Bassist Ingebrigt Håker Flaten sums up the album in his own words: “a lot has changed since I initiated this band in 2012, it has grown into its own thing with a truly collective spirit. I created a monster and its time to let go.”
Norwegian bassist Ingebrigt Håker Flaten (The Thing; Free Fall; Atomic) moved to Austin, Texas in 2009. He’d experimented with stateside living for a few years in Chicago before that, but the city of barbecue, food trucks, and outlaw country music has become his home base. Texas has a deep creative music history, but most Texas improvisers found their notoriety elsewhere, seeking to escape segregation and poverty for a chance to ‘starve a little better’ on the coasts. However, the Texas of 2018 is not the Texas of 1958 and the groundwork for this potent convergence was laid around a decade ago in Houston when Ingebrigt met and linked up with trumpeter/rapper Jawwaad Taylor(Shape Of Broad Minds, MF Doom), and what became a transliteration of his Chicago Sextet into a scrappy Lone Star variant called The Young Mothers has formed a group identity all its own and now has a second album under the belt (their first, A Mothers’ Work Is Never Done was self-released in 2014). Instrumentally The Young Mothers has some similarity with its Windy City relative – in addition to sharing drummer Frank Rosaly and Flaten, the vibraphone chair is held down by percussionist & diabolical vocalist Stefan González (Yells At Eels, Akkolyte), and Jason Jackson (Alvin Fielder, Pauline Oliveros, William Parker) on tenor and barry is their saxophone firebrand. Furthermore, the group features guitarist Jonathan Horne (Plutonium Farmers, ex-White Denim) and prolific wordsmith and improviser JAWWAAD on trumpet, electronics, and rhymes, and it is here that structural similarities between the Young Mothers and Flaten’s other folksy-modal projects end.
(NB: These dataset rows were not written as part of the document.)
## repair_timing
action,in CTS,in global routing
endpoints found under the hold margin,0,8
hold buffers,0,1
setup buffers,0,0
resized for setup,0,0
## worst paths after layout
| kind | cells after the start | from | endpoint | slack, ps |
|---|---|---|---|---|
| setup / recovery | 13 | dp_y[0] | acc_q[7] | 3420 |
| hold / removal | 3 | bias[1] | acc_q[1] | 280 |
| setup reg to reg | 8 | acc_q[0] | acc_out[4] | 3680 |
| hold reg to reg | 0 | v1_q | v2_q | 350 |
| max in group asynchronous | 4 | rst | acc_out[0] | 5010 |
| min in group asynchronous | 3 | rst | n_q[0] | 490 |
===== src/flat_wrapper.sv =====
// flat-port wrapper written by rule: the top's interface ports become plain ports
module axi2npu_wr_bridge_flat 
#(
    parameter int DATA_W      = 32,
    parameter int ID_W        = 4,
    parameter int OUTSTANDING = 8,
    parameter int NUM_CH      = 2,
    parameter int CH_SEL_W    = 2,
    parameter int CH_LSB      = 28
)
  (clk, rst, bus_acc_awid, bus_acc_awaddr, bus_acc_awlen, bus_acc_awsize, bus_acc_awburst, bus_acc_awvalid, bus_acc_awready, bus_acc_wdata, bus_acc_wstrb, bus_acc_wlast, bus_acc_wvalid, bus_acc_wready, bus_acc_bid, bus_acc_bresp, bus_acc_bvalid, bus_acc_bready, bus_npu_wr_sop, bus_npu_wr_eop, bus_npu_wr_vld, bus_npu_wr_data, bus_npu_wr_err);
  axi2npu_wr_bridge_if #(.DATA_W(DATA_W), .ID_W(ID_W), .NUM_CH(NUM_CH)) bus_i ();
  input  logic clk;
  input  logic rst;
  input wire logic [$bits(bus_i.acc_awid)-1:0] bus_acc_awid;
  input wire logic [$bits(bus_i.acc_awaddr)-1:0] bus_acc_awaddr;
  input wire logic [$bits(bus_i.acc_awlen)-1:0] bus_acc_awlen;
  input wire logic [$bits(bus_i.acc_awsize)-1:0] bus_acc_awsize;
  input wire logic [$bits(bus_i.acc_awburst)-1:0] bus_acc_awburst;
  input wire logic [$bits(bus_i.acc_awvalid)-1:0] bus_acc_awvalid;
  output wire logic [$bits(bus_i.acc_awready)-1:0] bus_acc_awready;
  input wire logic [$bits(bus_i.acc_wdata)-1:0] bus_acc_wdata;
  input wire logic [$bits(bus_i.acc_wstrb)-1:0] bus_acc_wstrb;
  input wire logic [$bits(bus_i.acc_wlast)-1:0] bus_acc_wlast;
  input wire logic [$bits(bus_i.acc_wvalid)-1:0] bus_acc_wvalid;
  output wire logic [$bits(bus_i.acc_wready)-1:0] bus_acc_wready;
  output wire logic [$bits(bus_i.acc_bid)-1:0] bus_acc_bid;
  output wire logic [$bits(bus_i.acc_bresp)-1:0] bus_acc_bresp;
  output wire logic [$bits(bus_i.acc_bvalid)-1:0] bus_acc_bvalid;
  input wire logic [$bits(bus_i.acc_bready)-1:0] bus_acc_bready;
  output wire logic [$bits(bus_i.npu_wr_sop)-1:0] bus_npu_wr_sop;
  output wire logic [$bits(bus_i.npu_wr_eop)-1:0] bus_npu_wr_eop;
  output wire logic [$bits(bus_i.npu_wr_vld)-1:0] bus_npu_wr_vld;
  output wire logic [$bits(bus_i.npu_wr_data)-1:0] bus_npu_wr_data;
  input wire logic [$bits(bus_i.npu_wr_err)-1:0] bus_npu_wr_err;
  assign bus_i.acc_awid = bus_acc_awid;
  assign bus_i.acc_awaddr = bus_acc_awaddr;
  assign bus_i.acc_awlen = bus_acc_awlen;
  assign bus_i.acc_awsize = bus_acc_awsize;
  assign bus_i.acc_awburst = bus_acc_awburst;
  assign bus_i.acc_awvalid = bus_acc_awvalid;
  assign bus_acc_awready = bus_i.acc_awready;
  assign bus_i.acc_wdata = bus_acc_wdata;
  assign bus_i.acc_wstrb = bus_acc_wstrb;
  assign bus_i.acc_wlast = bus_acc_wlast;
  assign bus_i.acc_wvalid = bus_acc_wvalid;
  assign bus_acc_wready = bus_i.acc_wready;
  assign bus_acc_bid = bus_i.acc_bid;
  assign bus_acc_bresp = bus_i.acc_bresp;
  assign bus_acc_bvalid = bus_i.acc_bvalid;
  assign bus_i.acc_bready = bus_acc_bready;
  assign bus_npu_wr_sop = bus_i.npu_wr_sop;
  assign bus_npu_wr_eop = bus_i.npu_wr_eop;
  assign bus_npu_wr_vld = bus_i.npu_wr_vld;
  assign bus_npu_wr_data = bus_i.npu_wr_data;
  assign bus_i.npu_wr_err = bus_npu_wr_err;
  axi2npu_wr_bridge #(.DATA_W(DATA_W), .ID_W(ID_W), .OUTSTANDING(OUTSTANDING), .NUM_CH(NUM_CH), .CH_SEL_W(CH_SEL_W), .CH_LSB(CH_LSB)) u_core (.clk(clk), .rst(rst), .bus(bus_i));
endmodule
The Young Mothers was named after a Houston community project for teen mothers (Project Row HousesP) that Flaten’s then-partner had been a part of, and while it may strike one as an odd moniker for a group that melds free improvisation, Tejano-inspired horn lines, the long unfurling electricity of surf rock, tough word-science and crust metal vocals, but relocating to a then-unfamiliar locale and birthing/raising a melange of sonic approaches into a working ensemble is not insignificant, if not quite actual motherhood. (On a side note; another strong connection to the Project Row Houses is the Houstonian artist and legendary sculptor Jesse Lott who made the beautiful album art!) Anyways, while they may have exhibited a homespun ricketiness in the beginning, through touring nationwide and after several festival performances and tours in Europe they’ve honed their sound into something truly their own, and one that’s not insignificantly comparable to historical melds in Scandinavian-American-World Music – the work of Don Cherry, Maffy Falay’s Sevda, and more recent efforts from Two Bands and a Legend and The Cherry Thing successfully merge varied strains of contemporary music with creative improvisation. Flaten’s round, deep tone and precise attack certainly act as an anchor, a fulcrum for sculpted vibraphone resonance, the dry breaks and shimmering floes of Rosaly’s kit, all of which stoke Horne’s flinty guitar and the throaty exhortations of brass and verbal declaration.
Morose will be available on LP, CD and download on June 22, 2018 out via Self Sabotage Records (Pre-order at Big Cartel-Self Sabotage).